• **What is needed**
Go line by line through the entries below and copy those containing the string "instead".

• **The records**
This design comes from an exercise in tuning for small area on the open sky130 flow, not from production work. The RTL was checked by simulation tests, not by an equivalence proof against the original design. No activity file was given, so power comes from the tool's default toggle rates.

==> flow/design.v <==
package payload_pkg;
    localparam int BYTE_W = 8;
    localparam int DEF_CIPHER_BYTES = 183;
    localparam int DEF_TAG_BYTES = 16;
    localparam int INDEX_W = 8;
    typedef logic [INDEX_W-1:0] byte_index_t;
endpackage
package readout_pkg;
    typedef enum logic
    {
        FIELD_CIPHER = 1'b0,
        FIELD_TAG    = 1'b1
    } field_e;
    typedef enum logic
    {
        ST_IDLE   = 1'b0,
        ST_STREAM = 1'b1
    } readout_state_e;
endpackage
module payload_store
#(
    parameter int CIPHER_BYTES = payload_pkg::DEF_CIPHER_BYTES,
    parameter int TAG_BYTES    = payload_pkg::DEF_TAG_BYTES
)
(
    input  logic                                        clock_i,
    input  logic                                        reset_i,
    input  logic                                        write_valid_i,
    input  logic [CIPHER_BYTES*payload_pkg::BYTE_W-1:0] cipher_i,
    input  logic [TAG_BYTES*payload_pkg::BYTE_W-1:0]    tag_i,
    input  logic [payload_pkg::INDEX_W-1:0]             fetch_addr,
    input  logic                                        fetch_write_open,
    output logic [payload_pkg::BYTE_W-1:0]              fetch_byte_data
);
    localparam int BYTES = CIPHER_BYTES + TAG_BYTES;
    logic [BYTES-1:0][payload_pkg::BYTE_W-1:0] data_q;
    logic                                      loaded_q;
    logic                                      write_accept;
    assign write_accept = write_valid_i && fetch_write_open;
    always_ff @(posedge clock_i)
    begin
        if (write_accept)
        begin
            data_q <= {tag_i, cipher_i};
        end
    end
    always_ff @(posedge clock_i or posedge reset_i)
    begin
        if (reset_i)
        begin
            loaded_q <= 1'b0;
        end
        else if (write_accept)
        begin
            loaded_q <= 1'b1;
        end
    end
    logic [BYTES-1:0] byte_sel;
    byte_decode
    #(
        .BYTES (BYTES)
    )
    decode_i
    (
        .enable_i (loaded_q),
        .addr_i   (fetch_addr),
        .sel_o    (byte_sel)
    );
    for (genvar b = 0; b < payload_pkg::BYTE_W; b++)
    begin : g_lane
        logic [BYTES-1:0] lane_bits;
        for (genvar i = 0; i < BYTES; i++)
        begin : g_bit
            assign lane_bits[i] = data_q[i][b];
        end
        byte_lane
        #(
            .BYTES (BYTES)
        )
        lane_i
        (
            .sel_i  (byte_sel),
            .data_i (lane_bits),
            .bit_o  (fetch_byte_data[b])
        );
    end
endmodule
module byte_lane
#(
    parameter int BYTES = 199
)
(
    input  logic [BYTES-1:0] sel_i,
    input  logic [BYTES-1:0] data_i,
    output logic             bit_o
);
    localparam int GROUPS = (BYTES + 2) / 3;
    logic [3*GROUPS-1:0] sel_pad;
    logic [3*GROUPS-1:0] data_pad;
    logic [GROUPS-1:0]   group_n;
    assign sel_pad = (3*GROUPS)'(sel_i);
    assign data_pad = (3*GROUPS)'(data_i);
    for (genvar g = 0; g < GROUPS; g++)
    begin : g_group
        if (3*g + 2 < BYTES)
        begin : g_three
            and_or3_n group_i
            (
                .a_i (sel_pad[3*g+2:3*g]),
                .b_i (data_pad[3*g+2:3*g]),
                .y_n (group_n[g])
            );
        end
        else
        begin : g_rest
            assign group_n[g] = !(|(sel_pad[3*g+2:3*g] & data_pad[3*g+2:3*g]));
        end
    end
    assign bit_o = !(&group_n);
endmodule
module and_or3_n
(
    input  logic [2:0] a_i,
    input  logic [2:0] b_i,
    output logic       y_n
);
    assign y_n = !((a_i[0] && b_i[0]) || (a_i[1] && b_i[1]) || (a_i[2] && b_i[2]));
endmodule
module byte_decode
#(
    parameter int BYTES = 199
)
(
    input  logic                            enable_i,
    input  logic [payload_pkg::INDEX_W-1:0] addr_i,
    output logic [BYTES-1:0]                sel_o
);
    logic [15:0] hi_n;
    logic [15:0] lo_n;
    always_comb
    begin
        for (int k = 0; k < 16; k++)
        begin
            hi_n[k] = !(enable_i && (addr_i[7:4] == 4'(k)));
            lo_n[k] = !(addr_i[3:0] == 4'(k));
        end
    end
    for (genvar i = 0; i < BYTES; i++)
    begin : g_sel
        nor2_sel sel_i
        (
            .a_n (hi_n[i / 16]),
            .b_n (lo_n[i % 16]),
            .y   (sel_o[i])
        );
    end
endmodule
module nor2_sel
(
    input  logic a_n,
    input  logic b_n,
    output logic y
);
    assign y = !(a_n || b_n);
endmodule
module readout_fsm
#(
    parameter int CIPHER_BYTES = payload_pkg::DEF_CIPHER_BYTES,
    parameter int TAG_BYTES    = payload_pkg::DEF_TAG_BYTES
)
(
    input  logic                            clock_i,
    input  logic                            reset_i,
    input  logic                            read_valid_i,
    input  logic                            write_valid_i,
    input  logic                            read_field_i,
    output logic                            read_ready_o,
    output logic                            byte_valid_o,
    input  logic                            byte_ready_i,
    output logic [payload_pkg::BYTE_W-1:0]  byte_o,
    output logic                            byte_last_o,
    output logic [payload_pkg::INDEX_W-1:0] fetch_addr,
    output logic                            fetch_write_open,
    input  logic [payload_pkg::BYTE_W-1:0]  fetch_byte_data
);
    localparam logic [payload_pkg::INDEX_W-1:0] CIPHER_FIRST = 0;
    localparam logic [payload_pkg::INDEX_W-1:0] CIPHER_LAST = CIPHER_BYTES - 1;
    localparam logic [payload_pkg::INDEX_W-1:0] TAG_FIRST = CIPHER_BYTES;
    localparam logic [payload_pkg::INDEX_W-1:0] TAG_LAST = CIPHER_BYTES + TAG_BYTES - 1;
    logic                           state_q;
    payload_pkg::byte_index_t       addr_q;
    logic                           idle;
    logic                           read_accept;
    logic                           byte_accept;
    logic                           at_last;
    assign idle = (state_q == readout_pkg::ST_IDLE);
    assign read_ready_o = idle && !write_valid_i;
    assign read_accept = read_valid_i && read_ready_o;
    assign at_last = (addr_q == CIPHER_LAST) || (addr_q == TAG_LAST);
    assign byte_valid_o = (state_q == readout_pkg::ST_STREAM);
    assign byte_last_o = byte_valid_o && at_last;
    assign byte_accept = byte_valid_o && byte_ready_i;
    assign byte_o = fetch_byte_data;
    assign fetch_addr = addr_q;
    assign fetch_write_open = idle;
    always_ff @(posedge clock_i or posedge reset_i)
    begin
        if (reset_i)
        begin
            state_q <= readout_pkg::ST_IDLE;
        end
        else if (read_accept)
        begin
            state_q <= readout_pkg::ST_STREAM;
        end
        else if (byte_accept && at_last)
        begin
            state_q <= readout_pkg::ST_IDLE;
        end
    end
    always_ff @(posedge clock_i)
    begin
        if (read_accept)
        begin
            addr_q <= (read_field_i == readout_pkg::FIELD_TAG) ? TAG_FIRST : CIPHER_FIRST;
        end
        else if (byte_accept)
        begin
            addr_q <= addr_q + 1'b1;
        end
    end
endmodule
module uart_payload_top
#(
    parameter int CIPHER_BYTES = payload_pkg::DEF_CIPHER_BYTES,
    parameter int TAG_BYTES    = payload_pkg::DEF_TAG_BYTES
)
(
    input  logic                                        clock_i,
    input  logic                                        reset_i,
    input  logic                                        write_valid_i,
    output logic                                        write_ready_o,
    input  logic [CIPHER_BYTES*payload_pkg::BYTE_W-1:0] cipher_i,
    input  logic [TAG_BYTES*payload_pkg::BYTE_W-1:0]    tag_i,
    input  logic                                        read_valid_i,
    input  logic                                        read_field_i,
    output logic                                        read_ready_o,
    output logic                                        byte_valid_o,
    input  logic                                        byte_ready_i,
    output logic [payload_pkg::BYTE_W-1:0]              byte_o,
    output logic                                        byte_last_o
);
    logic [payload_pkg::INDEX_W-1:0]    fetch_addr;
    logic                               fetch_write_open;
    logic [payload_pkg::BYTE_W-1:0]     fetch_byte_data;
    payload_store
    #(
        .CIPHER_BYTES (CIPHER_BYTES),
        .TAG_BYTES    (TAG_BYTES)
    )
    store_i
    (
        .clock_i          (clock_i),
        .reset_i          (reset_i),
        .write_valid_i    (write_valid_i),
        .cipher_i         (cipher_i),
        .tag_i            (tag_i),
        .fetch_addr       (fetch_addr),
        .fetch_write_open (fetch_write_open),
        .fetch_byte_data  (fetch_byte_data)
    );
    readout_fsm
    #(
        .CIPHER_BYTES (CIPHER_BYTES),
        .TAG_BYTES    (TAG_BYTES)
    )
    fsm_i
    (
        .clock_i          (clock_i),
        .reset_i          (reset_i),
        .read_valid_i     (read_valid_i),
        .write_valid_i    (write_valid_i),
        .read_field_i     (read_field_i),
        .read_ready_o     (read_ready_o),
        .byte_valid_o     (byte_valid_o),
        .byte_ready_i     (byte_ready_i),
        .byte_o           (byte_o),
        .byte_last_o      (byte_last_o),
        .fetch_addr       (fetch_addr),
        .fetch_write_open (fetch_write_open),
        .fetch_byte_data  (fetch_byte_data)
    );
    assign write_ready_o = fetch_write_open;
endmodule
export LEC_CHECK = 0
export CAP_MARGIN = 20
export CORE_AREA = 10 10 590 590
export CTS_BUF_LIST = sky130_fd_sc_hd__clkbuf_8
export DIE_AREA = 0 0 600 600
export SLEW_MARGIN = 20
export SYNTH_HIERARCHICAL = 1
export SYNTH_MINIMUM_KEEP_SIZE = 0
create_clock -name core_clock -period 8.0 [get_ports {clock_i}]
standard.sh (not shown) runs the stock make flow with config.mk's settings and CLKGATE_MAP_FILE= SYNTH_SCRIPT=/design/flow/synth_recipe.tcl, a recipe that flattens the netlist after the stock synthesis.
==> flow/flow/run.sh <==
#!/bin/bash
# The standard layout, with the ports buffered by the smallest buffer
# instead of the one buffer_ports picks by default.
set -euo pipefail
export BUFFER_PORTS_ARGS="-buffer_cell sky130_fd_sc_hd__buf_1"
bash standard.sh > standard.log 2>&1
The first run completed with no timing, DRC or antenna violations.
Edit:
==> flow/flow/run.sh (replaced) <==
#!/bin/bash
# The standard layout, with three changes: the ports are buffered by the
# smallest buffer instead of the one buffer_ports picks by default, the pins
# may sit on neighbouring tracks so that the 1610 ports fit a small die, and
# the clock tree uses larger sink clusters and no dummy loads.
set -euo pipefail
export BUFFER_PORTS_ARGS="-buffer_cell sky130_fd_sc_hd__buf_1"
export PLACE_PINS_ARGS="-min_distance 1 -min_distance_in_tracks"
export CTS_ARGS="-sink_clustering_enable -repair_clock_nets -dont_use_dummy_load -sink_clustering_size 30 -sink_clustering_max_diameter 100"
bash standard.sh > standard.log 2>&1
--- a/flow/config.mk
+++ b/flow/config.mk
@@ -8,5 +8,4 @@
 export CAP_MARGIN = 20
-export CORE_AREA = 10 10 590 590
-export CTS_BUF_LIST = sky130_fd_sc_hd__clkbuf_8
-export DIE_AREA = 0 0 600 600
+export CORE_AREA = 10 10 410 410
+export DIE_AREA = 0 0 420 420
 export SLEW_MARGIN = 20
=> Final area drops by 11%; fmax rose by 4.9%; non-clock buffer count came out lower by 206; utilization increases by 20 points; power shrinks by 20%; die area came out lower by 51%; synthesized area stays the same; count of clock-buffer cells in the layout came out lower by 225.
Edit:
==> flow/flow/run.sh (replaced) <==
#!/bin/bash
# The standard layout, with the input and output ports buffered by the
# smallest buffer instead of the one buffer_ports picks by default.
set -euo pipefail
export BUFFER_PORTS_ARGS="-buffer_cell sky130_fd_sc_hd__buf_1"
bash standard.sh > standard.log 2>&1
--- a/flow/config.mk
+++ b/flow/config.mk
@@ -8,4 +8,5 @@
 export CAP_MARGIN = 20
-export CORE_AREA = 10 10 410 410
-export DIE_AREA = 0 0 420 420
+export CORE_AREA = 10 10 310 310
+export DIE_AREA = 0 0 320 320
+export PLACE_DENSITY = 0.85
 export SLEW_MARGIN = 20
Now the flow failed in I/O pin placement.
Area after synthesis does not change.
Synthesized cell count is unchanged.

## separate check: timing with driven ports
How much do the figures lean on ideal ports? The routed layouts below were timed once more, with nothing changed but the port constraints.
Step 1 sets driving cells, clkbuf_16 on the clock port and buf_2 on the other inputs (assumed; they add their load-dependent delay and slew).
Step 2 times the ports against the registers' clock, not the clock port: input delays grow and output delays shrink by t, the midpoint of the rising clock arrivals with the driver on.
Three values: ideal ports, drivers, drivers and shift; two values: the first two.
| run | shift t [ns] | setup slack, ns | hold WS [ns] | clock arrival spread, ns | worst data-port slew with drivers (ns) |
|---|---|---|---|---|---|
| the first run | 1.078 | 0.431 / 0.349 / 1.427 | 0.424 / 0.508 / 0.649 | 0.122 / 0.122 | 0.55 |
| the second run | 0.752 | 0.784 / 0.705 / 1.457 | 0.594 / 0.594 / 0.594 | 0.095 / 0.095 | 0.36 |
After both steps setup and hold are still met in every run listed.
---
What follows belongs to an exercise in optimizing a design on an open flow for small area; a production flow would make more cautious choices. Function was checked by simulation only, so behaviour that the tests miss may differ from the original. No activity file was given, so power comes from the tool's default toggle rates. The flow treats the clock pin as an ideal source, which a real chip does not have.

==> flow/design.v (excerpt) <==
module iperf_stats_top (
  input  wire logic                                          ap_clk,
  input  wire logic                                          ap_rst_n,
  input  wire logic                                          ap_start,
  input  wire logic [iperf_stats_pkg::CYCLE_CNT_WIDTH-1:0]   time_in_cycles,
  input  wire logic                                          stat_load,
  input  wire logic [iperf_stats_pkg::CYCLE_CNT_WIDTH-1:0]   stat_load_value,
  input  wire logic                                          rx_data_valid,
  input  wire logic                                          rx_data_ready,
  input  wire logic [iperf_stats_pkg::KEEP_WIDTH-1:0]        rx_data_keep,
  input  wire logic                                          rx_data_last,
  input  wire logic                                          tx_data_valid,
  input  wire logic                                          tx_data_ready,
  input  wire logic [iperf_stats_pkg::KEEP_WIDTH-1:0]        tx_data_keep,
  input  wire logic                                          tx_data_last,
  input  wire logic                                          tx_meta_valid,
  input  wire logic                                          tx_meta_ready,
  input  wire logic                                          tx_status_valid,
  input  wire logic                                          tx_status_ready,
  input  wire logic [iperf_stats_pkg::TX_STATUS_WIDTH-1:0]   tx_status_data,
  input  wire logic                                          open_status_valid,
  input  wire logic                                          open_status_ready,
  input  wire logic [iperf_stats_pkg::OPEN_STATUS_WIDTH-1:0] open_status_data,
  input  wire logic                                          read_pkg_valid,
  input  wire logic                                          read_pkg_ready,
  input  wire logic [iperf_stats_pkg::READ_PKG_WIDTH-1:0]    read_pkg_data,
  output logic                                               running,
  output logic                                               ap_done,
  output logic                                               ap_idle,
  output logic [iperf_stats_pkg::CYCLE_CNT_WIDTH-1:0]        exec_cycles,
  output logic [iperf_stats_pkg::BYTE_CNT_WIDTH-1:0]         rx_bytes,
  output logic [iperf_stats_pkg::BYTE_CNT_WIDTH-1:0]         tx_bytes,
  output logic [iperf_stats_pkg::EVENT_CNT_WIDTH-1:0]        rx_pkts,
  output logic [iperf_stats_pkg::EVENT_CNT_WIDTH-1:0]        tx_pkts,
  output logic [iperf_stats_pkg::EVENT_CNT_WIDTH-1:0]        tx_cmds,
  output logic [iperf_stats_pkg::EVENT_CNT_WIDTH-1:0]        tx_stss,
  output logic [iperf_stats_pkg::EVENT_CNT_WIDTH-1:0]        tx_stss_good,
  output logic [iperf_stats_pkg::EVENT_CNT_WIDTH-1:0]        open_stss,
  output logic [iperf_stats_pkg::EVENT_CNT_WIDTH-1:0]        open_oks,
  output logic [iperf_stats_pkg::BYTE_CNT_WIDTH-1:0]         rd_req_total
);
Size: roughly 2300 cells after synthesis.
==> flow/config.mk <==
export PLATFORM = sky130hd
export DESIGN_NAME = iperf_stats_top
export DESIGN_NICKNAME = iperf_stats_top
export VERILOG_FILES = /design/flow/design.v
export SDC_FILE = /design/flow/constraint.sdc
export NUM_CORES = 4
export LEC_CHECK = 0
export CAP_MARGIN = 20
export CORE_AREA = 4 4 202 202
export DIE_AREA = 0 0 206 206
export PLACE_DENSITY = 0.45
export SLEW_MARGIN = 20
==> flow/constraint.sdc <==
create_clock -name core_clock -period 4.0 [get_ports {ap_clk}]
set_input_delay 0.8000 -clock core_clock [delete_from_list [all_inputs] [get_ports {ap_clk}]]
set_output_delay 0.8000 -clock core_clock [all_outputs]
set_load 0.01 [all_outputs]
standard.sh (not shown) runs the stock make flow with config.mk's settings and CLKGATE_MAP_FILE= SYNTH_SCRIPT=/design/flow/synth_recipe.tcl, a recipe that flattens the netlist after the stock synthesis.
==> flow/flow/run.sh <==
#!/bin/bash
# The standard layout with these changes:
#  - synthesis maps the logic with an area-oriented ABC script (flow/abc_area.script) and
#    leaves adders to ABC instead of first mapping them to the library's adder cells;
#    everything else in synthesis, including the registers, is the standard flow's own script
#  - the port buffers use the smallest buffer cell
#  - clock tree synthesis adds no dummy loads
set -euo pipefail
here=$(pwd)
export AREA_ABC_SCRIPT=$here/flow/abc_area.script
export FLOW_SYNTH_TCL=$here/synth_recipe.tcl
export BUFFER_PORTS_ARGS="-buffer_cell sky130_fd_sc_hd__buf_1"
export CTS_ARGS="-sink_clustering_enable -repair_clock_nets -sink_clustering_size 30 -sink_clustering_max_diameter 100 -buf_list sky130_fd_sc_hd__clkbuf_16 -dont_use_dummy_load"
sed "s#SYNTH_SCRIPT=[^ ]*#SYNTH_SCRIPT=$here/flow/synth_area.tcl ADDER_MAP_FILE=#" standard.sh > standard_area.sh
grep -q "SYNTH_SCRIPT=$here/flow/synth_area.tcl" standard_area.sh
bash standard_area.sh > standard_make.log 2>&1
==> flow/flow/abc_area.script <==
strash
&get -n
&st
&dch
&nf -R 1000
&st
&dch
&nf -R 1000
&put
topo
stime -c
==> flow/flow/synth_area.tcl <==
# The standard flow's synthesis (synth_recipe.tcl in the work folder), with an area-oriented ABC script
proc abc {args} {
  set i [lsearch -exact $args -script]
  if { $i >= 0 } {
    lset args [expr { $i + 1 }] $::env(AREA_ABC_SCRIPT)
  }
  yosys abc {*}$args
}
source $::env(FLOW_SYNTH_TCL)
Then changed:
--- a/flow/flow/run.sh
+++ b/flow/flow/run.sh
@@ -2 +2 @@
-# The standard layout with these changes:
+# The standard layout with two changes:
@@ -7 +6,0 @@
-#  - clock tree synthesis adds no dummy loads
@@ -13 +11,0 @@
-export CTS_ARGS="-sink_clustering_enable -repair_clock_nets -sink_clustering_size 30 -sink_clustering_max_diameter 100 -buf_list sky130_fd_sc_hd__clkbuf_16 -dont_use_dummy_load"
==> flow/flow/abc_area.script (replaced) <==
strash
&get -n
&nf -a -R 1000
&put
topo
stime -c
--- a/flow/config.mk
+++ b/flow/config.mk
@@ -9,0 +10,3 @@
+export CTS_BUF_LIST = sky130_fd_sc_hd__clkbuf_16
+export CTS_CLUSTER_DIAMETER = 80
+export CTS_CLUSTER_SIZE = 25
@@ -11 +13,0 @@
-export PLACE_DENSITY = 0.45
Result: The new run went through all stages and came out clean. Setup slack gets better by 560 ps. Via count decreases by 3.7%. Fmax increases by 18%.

• **The answer**
# instead of the one buffer_ports picks by default.
# smallest buffer instead of the one buffer_ports picks by default, the pins
# smallest buffer instead of the one buffer_ports picks by default.
#    leaves adders to ABC instead of first mapping them to the library's adder cells;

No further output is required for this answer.